Segundo arqueólogo piauiense, nos paredões do sítio pré-histórico há registros intencionais de animais que pertenceram à megafauna, como as preguiças-gigantes
Iderlan Souza nasceu em uma comunidade de 54 famílias, emoldurada por paredões estampados por figuras ocres, desenhadas por homens que viveram há pelo menos 20 mil anos onde hoje é o Piauí. Quando criança, ouvia a mãe, a agricultora Olímpia de Souza Miranda, contar que índios muito antigos tinham feito pinturas naquelas rochas. Mas foi só aos 18 anos que ele entrou, pela primeira vez, em um sítio arqueológico do Parque Nacional da Serra da Capivara. Foi fazer um curso de guia turístico da Fundação Museu do Homem Americano (Fumdham), criada para preservar o local onde se encontra a maior concentração de sítios pré-históricos das Américas.
“Lá na fundação, pude ver pessoas mexendo com fósseis da megafauna. Ali, meu interesse despertou. Pensei: ‘Tenho de trabalhar nesse lugar’”, conta. Nem naquele tempo, nem quando começou a fazer escavações arqueológicas como técnico da Fumdham, porém, ele podia imaginar que aqueles registros milenares o fariam, um dia, desafiar teorias arqueológicas até agora consolidadas no meio acadêmico.
No ano passado, o piauiense de 31 anos apresentou a monografia de conclusão de curso de arqueologia na Universidade Federal do Vale do São Francisco.
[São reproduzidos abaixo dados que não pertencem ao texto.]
This is an optimization exercise on Yosys and OpenROAD, whose aim is small area, a short achievable clock period and few clock cycles per item, not a production implementation.
Only simulation tests tie the RTL to the original design; equivalence was not proved.
No activity file was given, so power comes from the tool's default toggle rates.

==> flow/design.v (excerpt) <==
module m_calc_engine #(
  parameter int CGES = 7,
  parameter int DW   = 16,
  localparam int AW  = $clog2(CGES),
  localparam int RW  = 2*DW + AW
) (
  input  logic                 clk,
  input  logic                 reset_n,
  input  logic                 cal,
  input  logic                 din_valid,
  input  logic signed [DW-1:0] din,
  input  logic                 coef_wr,
  input  logic [AW-1:0]        coef_addr,
  input  logic signed [DW-1:0] coef_data,
  output logic                 fin,
  output logic signed [RW-1:0] result,
  output logic                 result_valid,
  output logic                 busy
);
  localparam int NT = 7;
  logic [NT-1:0][15:0] s_r, c_r, s_nx, c_nx;
  logic [NT-1:0] sv_r, cv_r, sv_nx, cv_nx, cw;
  logic wr_ok, shift, wrote;
  assign wr_ok = !busy;
  assign shift = wr_ok && din_valid;
  always_comb begin
    for (int i = 0; i < NT; i++) begin
      cw[i]    = wr_ok && coef_wr && (coef_addr == 3'(i));
      c_nx[i]  = cw[i] ? coef_data : c_r[i];
      cv_nx[i] = cv_r[i] || cw[i];
    end
    s_nx[0] = shift ? din : s_r[0];
    for (int i = 1; i < NT; i++) s_nx[i] = shift ? s_r[i-1] : s_r[i];
    sv_nx = shift ? {sv_r[NT-2:0], 1'b1} : sv_r;
    if (reset_n) begin
      sv_nx = '0;
      cv_nx = '0;
    end
  end
  assign wrote = shift || (|cw);
  always_ff @(posedge clk) begin
    s_r <= s_nx;
    c_r <= c_nx;
    sv_r <= sv_nx;
    cv_r <= cv_nx;
  end
  typedef enum logic [1:0] {IDLE, HOLD, SLOWA, SLOWB} state_t;
  typedef enum logic [1:0] {MA, MB, MSA, MSB} mode_t;
  state_t st_r, st_nx;
  mode_t  md_r, md_nx;
  logic   fin_r, busy_r, rv_r;
  logic   start, fast, done;
  assign start = (st_r == IDLE) && cal;
  assign fast  = start && (md_r == MB) && din_valid && !(|cw);
  assign done  = fast || ((st_r == SLOWB) && cal);
  always_comb begin
    st_nx = st_r;
    case (st_r)
      IDLE:    if (cal) st_nx = fast ? HOLD : SLOWA;
      HOLD:    if (!cal) st_nx = IDLE;
      SLOWA:   st_nx = cal ? SLOWB : IDLE;
  ...
Size: ~78 I/O pins.
Settings: LEC_CHECK=0, CAP_MARGIN=25, CORE_MARGIN=2, CORE_UTILIZATION=40, CTS_BUF_LIST=sky130_fd_sc_hd__clkbuf_8, PLACE_DENSITY=0.6, SETUP_SLACK_MARGIN=3.0, SLEW_MARGIN=20; clock period 9.0 ns.
standard.sh (not shown) runs the stock make flow with config.mk's settings and CLKGATE_MAP_FILE= SYNTH_SCRIPT=/design/flow/synth_recipe.tcl, a recipe that flattens the netlist after the stock synthesis.
==> flow/flow/run.sh <==
#!/bin/bash
# The standard layout flow, with the port buffers made from a regular buffer
# cell (buf_4) instead of the cell buffer_ports picks by default.  Every input
# and output port still gets its buffer.
set -e
export BUFFER_PORTS_ARGS="-buffer_cell sky130_fd_sc_hd__buf_4"
bash standard.sh > standard.log 2>&1
The first run passed the timing, DRC and antenna checks.
Testbench counts at the start, summed over its fixed seeds: cycles 2,744, items 1,200.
Com ousadia, resolveu defender uma ideia que passava pela sua cabeça muito antes de começar os estudos universitários. Para ele, as figuras de animais, como preguiças, tatus e cavalos, produzidas na pré-história brasileira são registros intencionais da megafauna. Dessa forma, ele propõe, pela primeira vez, que a Serra da Capivara serve de moldura para representações pictóricas de um grupo de animais já extintos, caracterizados pelas grandes proporções. Em nenhum lugar da América do Sul foram identificadas, até hoje, imagens milenares dessas criaturas.

Passo à frente

A questão é que, tradicionalmente, os especialistas da área não aceitam interpretação de pinturas rupestres. Preferem, em vez disso, que sejam registradas e tipificadas de acordo com categorias, como figura zoomorfa, figura antropomorfa ou cena de caça. “É só até aí que eles vão, não dão um passo à frente. Por exemplo, não procuram responder se essa caça é ritual”, explica a museóloga e arte-educadora Rosa Maria Gonçalves, que trabalhou seis anos na Fumdham e co-orientou a monografia de Iderlan de Souza. “Por que não se pode falar disso?”, questiona.